Chapter 24,122 wordsPublic domain

"I cannot, Sir," cried Louis, "I cannot compromise myself one moment on so abhorrent a subject! How could I look up, if I were to be pointed at wherever I moved, as the future husband of this justly contemned widow of Count Altheim? My Lord, command me in every thing but this! Send me from Vienna,--banish me where you will, but do not entangle me farther with that insidious woman! Do not subject me to the consciousness, that I am any way deserving the punishment of being ensnared beyond the power of extrication."

"Louis," replied the Duke, "there is nothing that I can command, or counsel you to do, to unite the preservation of your private freedom, with your public duty, but a temporary system of deceiving the Empress and her favourite. When you entered a political career, you engaged on oath, to sacrifice every thing; your bosom's passions, and even your reputation with men, to the service of your country, should it be demanded. You are now called upon to perform the first part of this vow."

"Yes, Sir, but I did not engage to sacrifice my conscience. That belongs to God alone; and, I will perish, or keep it so."

"Then you must marry the Countess Altheim," calmly, rejoined his father.

"In the hour that I do," replied Louis, "I shall have given my heart's dearest blood to the country I have never seen! to the country I will never see! I will abjure the world, and retire to die a despised wretch, where I may not hear the derision I have plucked upon the name of de Montemar."

"And will that be obedience to your conscience?" asked the Duke, "if so, mark its inconsistency, and sometimes doubt its text. Before I quitted the Empress, I brought her to apologise to me, for the offensive innuendos she had dropped at the beginning. I brought her to tears, when I reminded her how I had served her and her daughter, in the establishment of the Pragmatic Sanction. But before I accomplished this conquest over a self-willed and powerful sovereign, I removed every impression from her mind that I had any other objection to the proposed union, than your youth, and the lady being so much your senior. In the moment of reconciliation, I smoothed your path. I alledged that my duty towards my new country, obliged me to write thither, to ask permission of the King and Queen of Spain to form a foreign alliance, before I could formally give my consent. In this, the Empress acquiesced. Here then, is one delay secured. Meanwhile, should you appear to concur heartily in the arrangement, I have little doubt of winning upon Elizabeth to grant the investiture before the messenger can return; the engine will then be restored to our own hand; and we may protract and excuse, and finally break away without danger."

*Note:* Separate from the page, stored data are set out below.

<file path="src/rtl/cp0_pkg.sv">
// CP0 register numbers, status/cause field positions and exception codes
// shared by the interrupt controller and anything decoding CP0 state.
package cp0_pkg;

  typedef enum logic [4:0] {
    REG_COUNT   = 5'd9,
    REG_COMPARE = 5'd11,
    REG_SR      = 5'd12,
    REG_CAUSE   = 5'd13,
    REG_EPC     = 5'd14,
    REG_PRID    = 5'd15
  } cp0_reg_e;

  localparam int SR_IE        = 0;
  localparam int SR_EXL       = 1;
  localparam int SR_IM_LO     = 8;
  localparam int CAUSE_EXC_LO = 2;
  localparam int CAUSE_IP_LO  = 8;
  localparam int CAUSE_TI     = 30;
  localparam int CAUSE_BD     = 31;

  localparam logic [4:0] EXC_INT = 5'd0;
  localparam logic [4:0] EXC_SYS = 5'd8;
  localparam logic [4:0] EXC_OV  = 5'd12;

  // Restart address: a faulting delay-slot instruction resumes at its branch.
  function automatic logic [31:0] epc_target(input logic [31:0] pc, input logic bd);
    return bd ? pc - 32'd4 : pc;
  endfunction

endpackage

</file>
<file path="src/rtl/cp0_irq_sync.sv">
// Two-flop synchroniser for one asynchronous interrupt line, plus a
// registered copy of the synced value for rising-edge detection.
module cp0_irq_sync (
  input  logic clk,
  input  logic reset,
  input  logic irq_async,
  output logic irq_level,
  output logic irq_rise
);

  logic meta_q, meta_d;
  logic sync_q, sync_d;
  logic prev_q, prev_d;

  always_comb begin
    meta_d = irq_async;
    sync_d = meta_q;
    prev_d = sync_q;
  end

  always_ff @(posedge clk) begin
    if (reset) begin
      meta_q <= 1'b0;
      sync_q <= 1'b0;
      prev_q <= 1'b0;
    end else begin
      meta_q <= meta_d;
      sync_q <= sync_d;
      prev_q <= prev_d;
    end
  end

  assign irq_level = sync_q;
  assign irq_rise  = sync_q & ~prev_q;

endmodule

</file>
<file path="src/rtl/cp0_intc.sv">
// CP0 for the MIPS microsystem: SR/Cause/EPC/PRId, optional Count/Compare
// timer and the hardware/software interrupt controller feeding the CPU.
module cp0_intc
  import cp0_pkg::*;
#(
  parameter int          NUM_HWINT = 6,
  parameter logic [5:0]  IRQ_EDGE  = 6'b000000,
  parameter bit          TIMER_EN  = 1'b0,
  parameter logic [31:0] PRID      = 32'h0018_0711
) (
  input  logic                 clk,
  input  logic                 reset,
  input  logic                 we,
  input  logic [4:0]           regaddr,
  input  logic [31:0]          datain,
  output logic [31:0]          dataout,
  input  logic                 exlset,
  input  logic                 exlclr,
  input  logic [4:0]           excode_in,
  input  logic                 bd_in,
  input  logic [31:0]          pcin,
  input  logic [NUM_HWINT-1:0] hwint,
  output logic                 intreq,
  output logic [2:0]           int_id,
  output logic [31:0]          epcout
);

  logic [5:0] hw_level, hw_rise;

  for (genvar i = 0; i < 6; i++) begin : g_line
    if (i < NUM_HWINT) begin : g_sync
      cp0_irq_sync u_sync (
        .clk       (clk),
        .reset     (reset),
        .irq_async (hwint[i]),
        .irq_level (hw_level[i]),
        .irq_rise  (hw_rise[i])
      );
    end else begin : g_tie
      assign hw_level[i] = 1'b0;
      assign hw_rise[i]  = 1'b0;
    end
  end

  logic [7:0]  im_q, im_d;
  logic        exl_q, exl_d;
  logic        ie_q, ie_d;
  logic        bd_q, bd_d;
  logic        ti_q, ti_d;
  logic [1:0]  sw_ip_q, sw_ip_d;
  logic [5:0]  hw_ip_q, hw_ip_d;
  logic [4:0]  exccode_q, exccode_d;
  logic [31:0] epc_q, epc_d;
  logic [31:0] count_q, count_d;
  logic [31:0] compare_q, compare_d;

  logic wr_sr, wr_cause, wr_epc, wr_count, wr_compare;
  logic [7:0] ip, pend;

  always_comb begin
    wr_sr      = we && (regaddr == REG_SR);
    wr_cause   = we && (regaddr == REG_CAUSE);
    wr_epc     = we && (regaddr == REG_EPC);
    wr_count   = we && (regaddr == REG_COUNT);
    wr_compare = we && (regaddr == REG_COMPARE);
  end

  // Hardware IP bits: level lines follow the synchroniser, edge lines are
  // sticky until written-1-to-clear, with a new edge beating the clear.
  always_comb begin
    hw_ip_d = '0;
    for (int i = 0; i < 6; i++) begin
      if (i >= NUM_HWINT || (TIMER_EN && i == 5)) begin
        hw_ip_d[i] = 1'b0;
      end else if (IRQ_EDGE[i]) begin
        hw_ip_d[i] = (hw_ip_q[i] & ~(wr_cause & datain[CAUSE_IP_LO+2+i])) | hw_rise[i];
      end else begin
        hw_ip_d[i] = hw_level[i];
      end
    end
  end

  always_comb begin
    im_d      = im_q;
    ie_d      = ie_q;
    exl_d     = exl_q;
    sw_ip_d   = sw_ip_q;
    epc_d     = epc_q;
    bd_d      = bd_q;
    exccode_d = exccode_q;
    if (wr_sr) begin
      im_d  = datain[SR_IM_LO +: 8];
      ie_d  = datain[SR_IE];
      exl_d = datain[SR_EXL];
    end
    if (wr_cause) sw_ip_d = datain[CAUSE_IP_LO +: 2];
    if (wr_epc)   epc_d   = datain;
    if (exlclr)   exl_d   = 1'b0;
    // Exception entry overrides any same-cycle mtc0 to EXL/EPC; a nested
    // entry keeps the outer restart point.
    if (exlset) begin
      exl_d     = 1'b1;
      exccode_d = excode_in;
      if (!exl_q) begin
        epc_d = epc_target(pcin, bd_in);
        bd_d  = bd_in;
      end
    end
  end

  always_comb begin
    count_d   = '0;
    compare_d = '0;
    ti_d      = 1'b0;
    if (TIMER_EN) begin
      count_d   = wr_count ? datain : count_q + 32'd1;
      compare_d = wr_compare ? datain : compare_q;
      ti_d      = wr_compare ? 1'b0 : (ti_q | (count_q == compare_q));
    end
  end

  always_ff @(posedge clk) begin
    if (reset) begin
      im_q      <= '0;
      ie_q      <= 1'b0;
      exl_q     <= 1'b0;
      bd_q      <= 1'b0;
      ti_q      <= 1'b0;
      sw_ip_q   <= '0;
      hw_ip_q   <= '0;
      exccode_q <= '0;
      epc_q     <= '0;
      count_q   <= '0;
      compare_q <= '0;
    end else begin
      im_q      <= im_d;
      ie_q      <= ie_d;
      exl_q     <= exl_d;
      bd_q      <= bd_d;
      ti_q      <= ti_d;
      sw_ip_q   <= sw_ip_d;
      hw_ip_q   <= hw_ip_d;
      exccode_q <= exccode_d;
      epc_q     <= epc_d;
      count_q   <= count_d;
      compare_q <= compare_d;
    end
  end

  always_comb begin
    ip = {hw_ip_q, sw_ip_q};
    if (TIMER_EN) ip[7] = ti_q;
    pend = ip & im_q;
  end

  always_comb begin
    intreq = (|pend) & ie_q & ~exl_q;
    int_id = 3'd0;
    if (intreq) begin
      for (int i = 0; i < 8; i++) begin
        if (pend[i]) int_id = 3'(i);
      end
    end
  end

  always_comb begin
    dataout = '0;
    case (regaddr)
      REG_COUNT:   dataout = count_q;
      REG_COMPARE: dataout = compare_q;
      REG_SR:      dataout = {16'b0, im_q, 6'b0, exl_q, ie_q};
      REG_CAUSE:   dataout = {bd_q, ti_q & TIMER_EN, 14'b0, ip, 1'b0, exccode_q, 2'b0};
      REG_EPC:     dataout = epc_q;
      REG_PRID:    dataout = PRID;
      default:     dataout = '0;
    endcase
  end

  assign epcout = epc_q;

  logic unused_hw;
  assign unused_hw = ^{hw_level, hw_rise};

endmodule

</file>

"No, Sir," replied Louis, "I abhor this marriage, because of the want of all honourable principle in the woman who had infatuated me; and I never will move one step to avoid it, by becoming the thing I abhor. If my liberty is only to be regained by acting a falsehood,--a treacherous falsehood! I submit to my cruel destiny, and I will marry her."

"That is to yourself alone," replied the Duke, rising from his chair with a disturbed, and even a severe countenance. "But, remember, it is your duty to await the return of my messenger from Spain."

"I will wait, my father, as long as you please. But, I repeat, it is with no purpose to deceive. If I ever appear again in the presence of the Countess Altheim, to permit her to consider me as her future husband; it must be with the intention, on my part, to become so at the prescribed time. My weak vassalage to beauty has brought me to this; and heavy will be the punishment, but it is more tolerable than my own utter contempt." "You must visit her this evening."

"Not alone, my Lord! That never shall be exacted from me. Till she bears my name, no power shall compel me to be alone with her!"

"Who, then, must be your companion? I cannot."

"Tell the Empress, I demand it of her tenderness for the Countess's honour, that some person be always present when we meet. Should I ever find it otherwise, in that instant I will withdraw."

"In that, you are right," replied his father; and quitted the apartment.

CHAP. II.

Elizabeth's reply to Ripperda's note, respecting the delicate scruple of his son, told him that herself would be present at the scene of reconciliation.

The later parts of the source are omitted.